(Stored data entries):

## src/rtl/trigger_led_pkg.sv

```systemverilog
// Shared encodings for the trigger LED bank: per-channel mode and FSM state.
package trigger_led_pkg;

  localparam int unsigned MODE_W = 2;

  typedef enum logic [MODE_W-1:0] {
    MODE_ONESHOT = 2'd0,
    MODE_RETRIG  = 2'd1,
    MODE_BLINK   = 2'd2,
    MODE_LATCH   = 2'd3
  } mode_e;

  typedef enum logic {
    ST_IDLE   = 1'b0,
    ST_ACTIVE = 1'b1
  } state_e;

endpackage

```

## src/rtl/trigger_led_bank_if.sv

```systemverilog
// Event/LED bundle between sniffer event sources and the LED bank.
//   trigger : async event inputs, one per channel
//   mode    : per-channel mode, bits [2i+1:2i] belong to channel i
//   clear   : synchronous per-channel clear
//   led     : LED drive, active-high
//   busy    : channel is ACTIVE
interface trigger_led_bank_if
  import trigger_led_pkg::*;
#(
  parameter int unsigned NUM_CH = 4
);
  logic [NUM_CH-1:0]        trigger;
  logic [MODE_W*NUM_CH-1:0] mode;
  logic [NUM_CH-1:0]        clear;
  logic [NUM_CH-1:0]        led;
  logic [NUM_CH-1:0]        busy;

  modport master (output trigger, output mode, output clear, input led, input busy);
  modport slave  (input trigger, input mode, input clear, output led, output busy);
endinterface

```

## src/rtl/trigger_led_channel.sv

```systemverilog
// One LED pulse-stretcher channel: trigger synchroniser, rising-edge detect,
// IDLE/ACTIVE FSM with hold and blink-phase counters.
//   clk, reset : clock, async active-high reset
//   trigger    : asynchronous event input
//   mode       : mode sampled on IDLE->ACTIVE
//   clear      : synchronous clear, wins over a same-cycle event
//   led, busy  : registered LED drive and ACTIVE flag
module trigger_led_channel
  import trigger_led_pkg::*;
#(
  parameter int unsigned HOLD_CYCLES = 1_000_000,
  parameter int unsigned BLINK_HALF  = 250_000,
  parameter int unsigned SYNC_STAGES = 2,
  parameter int unsigned CNT_W       = 24
) (
  input  logic              clk,
  input  logic              reset,
  input  logic              trigger,
  input  logic [MODE_W-1:0] mode,
  input  logic              clear,
  output logic              led,
  output logic              busy
);

  localparam logic [CNT_W-1:0] HOLD_RELOAD  = CNT_W'(HOLD_CYCLES - 1);
  localparam logic [CNT_W-1:0] PHASE_RELOAD = CNT_W'(BLINK_HALF - 1);

  if (HOLD_CYCLES < 1 || BLINK_HALF < 1) begin : g_bad_time
    $error("trigger_led_channel: HOLD_CYCLES and BLINK_HALF must be >= 1");
  end
  if (SYNC_STAGES < 2) begin : g_bad_sync
    $error("trigger_led_channel: SYNC_STAGES must be >= 2");
  end
  if (CNT_W < 1 || CNT_W > 63 ||
      (64'd1 << CNT_W) <= 64'(HOLD_CYCLES) ||
      (64'd1 << CNT_W) <= 64'(BLINK_HALF)) begin : g_bad_cnt_w
    $error("trigger_led_channel: CNT_W too small for HOLD_CYCLES/BLINK_HALF");
  end

  logic [SYNC_STAGES-1:0] sync_q;
  logic [SYNC_STAGES-1:0] fill_q;
  logic                   hist_q;
  logic                   event_q;
  logic                   trig_s;

  state_e           state_q, state_d;
  mode_e            mode_q, mode_d;
  logic [CNT_W-1:0] hold_q, hold_d;
  logic [CNT_W-1:0] phase_q, phase_d;
  logic             led_q, led_d;

  assign trig_s = sync_q[SYNC_STAGES-1];

  // Synchroniser and registered edge detect. fill_q marks when the chain
  // holds real input samples again after reset; until then the edge history
  // is pinned high so a trigger held through reset release raises no event.
  always_ff @(posedge clk or posedge reset) begin
    if (reset) begin
      sync_q  <= '0;
      fill_q  <= '0;
      hist_q  <= 1'b1;
      event_q <= 1'b0;
    end else begin
      sync_q  <= {sync_q[SYNC_STAGES-2:0], trigger};
      fill_q  <= {fill_q[SYNC_STAGES-2:0], 1'b1};
      hist_q  <= fill_q[SYNC_STAGES-1] ? trig_s : 1'b1;
      event_q <= trig_s & ~hist_q;
    end
  end

  // Next state, counters and LED.
  always_comb begin
    state_d = state_q;
    mode_d  = mode_q;
    hold_d  = hold_q;
    phase_d = phase_q;
    led_d   = led_q;
    if (clear) begin
      state_d = ST_IDLE;
      led_d   = 1'b0;
      hold_d  = '0;
      phase_d = '0;
    end else begin
      case (state_q)
        ST_IDLE: begin
          led_d   = 1'b0;
          hold_d  = '0;
          phase_d = '0;
          if (event_q) begin
            state_d = ST_ACTIVE;
            mode_d  = mode_e'(mode);
            hold_d  = HOLD_RELOAD;
            phase_d = PHASE_RELOAD;
            led_d   = 1'b1;
          end
        end
        ST_ACTIVE: begin
          case (mode_q)
            MODE_LATCH: led_d = 1'b1;
            MODE_ONESHOT: begin
              // Events are ignored; an event coinciding with expiry is consumed.
              if (hold_q == '0) begin
                state_d = ST_IDLE;
                led_d   = 1'b0;
                phase_d = '0;
              end else begin
                hold_d = hold_q - CNT_W'(1);
              end
            end
            default: begin
              // RETRIG and BLINK: a reload beats a same-cycle expiry.
              if (event_q) begin
                hold_d = HOLD_RELOAD;
              end else if (hold_q == '0) begin
                state_d = ST_IDLE;
                led_d   = 1'b0;
                phase_d = '0;
              end else begin
                hold_d = hold_q - CNT_W'(1);
              end
              // Blink phase runs free across retriggers.
              if (mode_q == MODE_BLINK && state_d == ST_ACTIVE) begin
                if (phase_q == '0) begin
                  led_d   = ~led_q;
                  phase_d = PHASE_RELOAD;
                end else begin
                  phase_d = phase_q - CNT_W'(1);
                end
              end
            end
          endcase
        end
        default: state_d = ST_IDLE;
      endcase
    end
  end

  // State register.
  always_ff @(posedge clk or posedge reset) begin
    if (reset) begin
      state_q <= ST_IDLE;
      mode_q  <= MODE_ONESHOT;
      hold_q  <= '0;
      phase_q <= '0;
      led_q   <= 1'b0;
    end else begin
      state_q <= state_d;
      mode_q  <= mode_d;
      hold_q  <= hold_d;
      phase_q <= phase_d;
      led_q   <= led_d;
    end
  end

  assign led  = led_q;
  assign busy = (state_q == ST_ACTIVE);

endmodule

```

## src/rtl/trigger_led_bank.sv

```systemverilog
// Multi-channel LED pulse stretcher for sniffer status events.
//   clk, reset : clock, async active-high reset
//   bus        : trigger/mode/clear in, led/busy out (NUM_CH wide)
module trigger_led_bank
  import trigger_led_pkg::*;
#(
  parameter int unsigned NUM_CH      = 4,
  parameter int unsigned HOLD_CYCLES = 1_000_000,
  parameter int unsigned BLINK_HALF  = 250_000,
  parameter int unsigned SYNC_STAGES = 2,
  parameter int unsigned CNT_W       = 24
) (
  input logic               clk,
  input logic               reset,
  trigger_led_bank_if.slave bus
);

  if (NUM_CH < 1 || NUM_CH > 8) begin : g_bad_num_ch
    $error("trigger_led_bank: NUM_CH must be 1..8");
  end

  logic [NUM_CH-1:0] led_w;
  logic [NUM_CH-1:0] busy_w;

  // One independent channel per trigger; mode bus sliced per channel.
  for (genvar i = 0; i < NUM_CH; i++) begin : g_ch
    trigger_led_channel #(
      .HOLD_CYCLES (HOLD_CYCLES),
      .BLINK_HALF  (BLINK_HALF),
      .SYNC_STAGES (SYNC_STAGES),
      .CNT_W       (CNT_W)
    ) u_ch (
      .clk     (clk),
      .reset   (reset),
      .trigger (bus.trigger[i]),
      .mode    (bus.mode[MODE_W*i +: MODE_W]),
      .clear   (bus.clear[i]),
      .led     (led_w[i]),
      .busy    (busy_w[i])
    );
  end

  assign bus.led  = led_w;
  assign bus.busy = busy_w;

endmodule

```

## src/flat_wrapper.sv

```systemverilog
// flat-port wrapper written by rule: the top's interface ports become plain ports
module trigger_led_bank_flat import trigger_led_pkg::*;
#(
  parameter int unsigned NUM_CH      = 4,
  parameter int unsigned HOLD_CYCLES = 1_000_000,
  parameter int unsigned BLINK_HALF  = 250_000,
  parameter int unsigned SYNC_STAGES = 2,
  parameter int unsigned CNT_W       = 24
)
  (clk, reset, bus_trigger, bus_mode, bus_clear, bus_led, bus_busy);
  trigger_led_bank_if #(.NUM_CH(NUM_CH)) bus_i ();
  input logic clk;
  input logic reset;
  input wire logic [$bits(bus_i.trigger)-1:0] bus_trigger;
  input wire logic [$bits(bus_i.mode)-1:0] bus_mode;
  input wire logic [$bits(bus_i.clear)-1:0] bus_clear;
  output wire logic [$bits(bus_i.led)-1:0] bus_led;
  output wire logic [$bits(bus_i.busy)-1:0] bus_busy;
  assign bus_i.trigger = bus_trigger;
  assign bus_i.mode = bus_mode;
  assign bus_i.clear = bus_clear;
  assign bus_led = bus_i.led;
  assign bus_busy = bus_i.busy;
  trigger_led_bank #(.NUM_CH(NUM_CH), .HOLD_CYCLES(HOLD_CYCLES), .BLINK_HALF(BLINK_HALF), .SYNC_STAGES(SYNC_STAGES), .CNT_W(CNT_W)) u_core (.clk(clk), .reset(reset), .bus(bus_i));
endmodule
```

## config.mk

```make
export PLATFORM = sky130hd
export DESIGN_NAME = trigger_led_bank_flat
export DESIGN_NICKNAME = d
export VERILOG_FILES = /design/src/rtl/trigger_led_pkg.sv /design/src/rtl/trigger_led_bank_if.sv /design/src/rtl/trigger_led_channel.sv /design/src/rtl/trigger_led_bank.sv /design/src/flat_wrapper.sv
export SDC_FILE = /design/constraint.sdc
export NUM_CORES = 1
export LEC_CHECK = 0
export ABC_AREA = 1
export BUFFER_PORTS_ARGS = -buffer_cell sky130_fd_sc_hd__buf_2
export CORE_ASPECT_RATIO = 0.75
export CORE_UTILIZATION = 30
export DETAILED_ROUTE_END_ITERATION = 12
export GPL_TIMING_DRIVEN = 0
export PLACE_DENSITY = 0.42
export SLEW_MARGIN = 20
export SYNTH_ARGS = -nofsm -noshare
export SYNTH_HDL_FRONTEND = slang
export SYNTH_SLANG_ARGS = --single-unit
```

## constraint.sdc

```tcl
create_clock -name clk -period 11.88 [get_ports clk]
set_input_delay 0.594 -clock clk [delete_from_list [all_inputs] [get_ports clk]]
set_output_delay 0.594 -clock clk [all_outputs]
set_load 0.01 [all_outputs]
```

==> impl_metrics.toml <==
[floorplan]
core-area_um2 = 50460
die-area_um2 = 52270
io_pins = 26
start_util_pct = 30.53
row_count = 71
die_w_um = 263.7
die_y_um = 198.2

[clock_network]
clk_path_buf_depth = 3
clock_latency_ns = 0.56
cts_tree = "built"
cts-root-buf = "clkbuf_16"
clock-sinks = 226
cts_resized = 0
postCtsSetupRepairBufs = 0
cts_max_level = 1
holdBufCountCts = 0
clk_pin_slew_worst_paths_ns = 0.06
cts_buffers = 29

[timing]
rsz0062_at_grt = "no"
fin_skew_ns = 0.01269
tns_ns = 0
post-route-period-util_pct = 20.24
final-setup-viol-count = 0
timing.fmax_mhz = 415.8
whs_ns = 0.08359
finalHoldViolCount = 0
worstMarginPinSlew_ns = 1.002
fin_crit_ns = 2.405
finalMaxSlewViolations = 0
relSlewSlack_pct = 32.71

[cells_and_area]
n_fill_cell = 5476
diodes = 0
regArea_um2 = 5660
fin_cells = 3048
drive_gt1_share_pct = 8.197
final_cell_mix = "558 x nand2_1, 384 x nor2_1, 312 x inv_1"
multi_input_area_um2 = 8268
area_delta_synth_final_pct = 12.95
final_common_cell = "nand2_1"
postLayoutCellArea_um2 = 17400
layout.nets = 2417

[synthesis]
synth_area_leaders = "dfrtp_1 36%, nand2_1 14%, nor2_1 9.4%"
yosysSeqAreaShare_pct = 36.74
synth-xor-area-share_pct = 2.558
ys.flop_type = "dfrtp_1"
synth_compound_area_share_pct = 11.03
synth-adder-area-share_pct = 2.274
synth_cells = 2312
synth_simple_gate_area_share_pct = 37.78
avgSynthCellArea_um2 = 6.663
synth_warnings = 0
synth_mux_area_share_pct = 0
synth_top_family_by_area = "simple AND/OR/NAND/NOR gates"
syn_area_um2 = 15400
synth_area_leader_cell = "dfrtp_1"
ys_seq_elements = 226
synth_fp_nets = 2358
ys_types = 50
synth_edf_count = 0
async_reset_ff_share_pct = 100.0
yosysTopAreaCellShare_pct = 36.06

[route]
wl_mm = 45.45
route.detailed.vias_per_inst = 4.833
dr.first_iter.drc_count = 968
routedWlPerCell_um = 14.91
remaining_drc_errors = 0
first_pass_iters = 5
via_count = 14731
ant_nets = 0

[place]
hpwlAfterDp_mm = 34.20
io_buffers = 25
place_area_um2 = 16440
dp.cells = 2997
place_congestion = 0.8625

[global_route]
grt_pass1_wl_mm = 75.78
grt_max_degree = 63
met2_usage_pct = 25.56
grt_use_met3_pct = 1.940
grt_pass1_vias = 13979
busiest_layer = "met1"
grt-ovfl-total = 0
grt_usage_pct = 17.70
antenna_found_initial = 0
grt_util_met1_pct = 27.94

[flow_run]
maxCapViolations = 0

[power_and_ir_drop]
power_density_nw_per_um2 = 152.2
netSwitchingPower_uw = 1022
power_frac_seq_pct = 31.9
clkPwrFrac_pct = 34.1
peakVddDrop_mv = 0.08704
pwr-share-comb_pct = 34.0
switching_share_pct = 38.59
power_leakage_uw = 0.008991
internal_power_uw = 1626
power.total_uw = 2648

[outcome]
status = "finished clean"

[worst_setup_path]
worstPathRequired_ns = 12.35
critPathArrivalTime_ns = 2.88
crit_path_end_kind = "register"
worst-setup-path-type = "register to register"
startpoint_type = "register"
cp_max_fo = 10

[worst_hold_path]
hold_path_class = "input port to async pin"
## per-stage QoR
stage                     worst slack [ns]  util, %
after floorplan                      5.101        -
after global placement               1.399    32.41
after detailed placement             9.413    32.59
after CTS                            9.451    34.48
after global routing                 9.201    34.48
final                                9.475    34.48
## worst paths after layout
| check | startpoint | end | slack (ns) | depth (start not counted) |
|---|---|---|---|---|
| min in group clk | bus_trigger[3] | u_core.g_ch[3].u_ch.sync_q[0] | 0.14 | 1 |
| worst min-delay path | reset | u_core.g_ch[3].u_ch.phase_q[5] | 0.08 | 2 |
| worst min register to register | u_core.g_ch[1].u_ch.sync_q[0] | u_core.g_ch[1].u_ch.sync_q[1] | 0.35 | 0 |
| worst max-delay path | u_core.g_ch[2].u_ch.mode_q[0] | u_core.g_ch[2].u_ch.hold_q[7] | 9.48 | 8 |
| worst max register to register | u_core.g_ch[2].u_ch.mode_q[0] | u_core.g_ch[2].u_ch.hold_q[7] | 9.48 | 8 |
| max in group asynchronous | reset | u_core.g_ch[2].u_ch.hist_q | 10.70 | 4 |
## critical path, cell delays in order (launching register included)
cell	delay [ns]
dfrtp_1	0.38
inv_1	0.11
ha_1	0.21
nor2_1	0.09
nor2_1	0.70
a21oi_1	0.38
inv_1	0.25
nand2_1	0.07
a31oi_1	0.14
## sequential cells by signal, summed over array words and instances (netlist names)
name                      flops
u_core.g_ch.u_ch.hist_q       4
u_core.g_ch.u_ch.fill_q       2
u_core.g_ch.u_ch.hold_q      96
u_core.g_ch.u_ch.mode_q       8
u_core.g_ch.u_ch.led          4
u_core.g_ch.u_ch.phase_q     96
u_core.g_ch.u_ch.busy         4
u_core.g_ch.u_ch.event_q      4
u_core.g_ch.u_ch.sync_q       8
## layer usage
layer  part of all wire, %  vias up
li1                      -     7524
met1                    55     6895
met2                    40      269
met3                   4.1       43
met4                   1.7        0
met5                     0        -
## cell type report
type / instances / share of cell area, %
multi-input cells: 1715 / 47.52
plain buffers: 35 / 1.222
clock buffers: 46 / 5.055
well taps: 657 / 4.724
flip-flops and latches: 226 / 32.53
clock inverters: 5 / 0.4530
inverters: 336 / 7.306
repair buffers: 28 / 1.194
## Yosys cell counts, types with 7 or more instances
master and instances:
o211ai_1 7, nand4_1 45, nor2_2 24, nor2_4 10
nor4_1 9, clkbuf_1 9, buf_4 10, inv_1 313
o31ai_1 8, nand2_1 558, buf_2 11, xor2_1 41
o21ai_0 163, o21ai_1 11, a21oi_1 89, nand3_1 207
nand2_2 13, o21bai_1 7, nor2_1 384, dfrtp_1 222
o22ai_1 7, nor3_1 47, ha_1 28, inv_2 21
## power groups by stage
stage | Sequential (µW) | Clock, µW | Combinational (µW)
floorplan | 847 | 0 | 672
global placement | 859 | 0 | 892
detailed placement | 859 | 0 | 898
CTS | 845 | 944 | 903
global route | 851 | 967 | 1030
finish | 846 | 902 | 900
## logic make-up (layout without fill, tap and decap cells)
family	after synthesis	in the layout
simple gates	1326	1326
buf+inv	371	450
compound gates	315	315
flops	226	226
xor+xnor	45	45
fa+ha+maj	28	28
other cells	1	1
No activity file was read; power rests on OpenSTA's default activity.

(Instructions for the task):
Go to the line with "## layer usage" in the entries above and repeat every line from there through the line with "## Yosys cell", exactly and with no other text.

(Answer box):
## layer usage
layer  part of all wire, %  vias up
li1                      -     7524
met1                    55     6895
met2                    40      269
met3                   4.1       43
met4                   1.7        0
met5                     0        -
## cell type report
type / instances / share of cell area, %
multi-input cells: 1715 / 47.52
plain buffers: 35 / 1.222
clock buffers: 46 / 5.055
well taps: 657 / 4.724
flip-flops and latches: 226 / 32.53
clock inverters: 5 / 0.4530
inverters: 336 / 7.306
repair buffers: 28 / 1.194
## Yosys cell counts, types with 7 or more instances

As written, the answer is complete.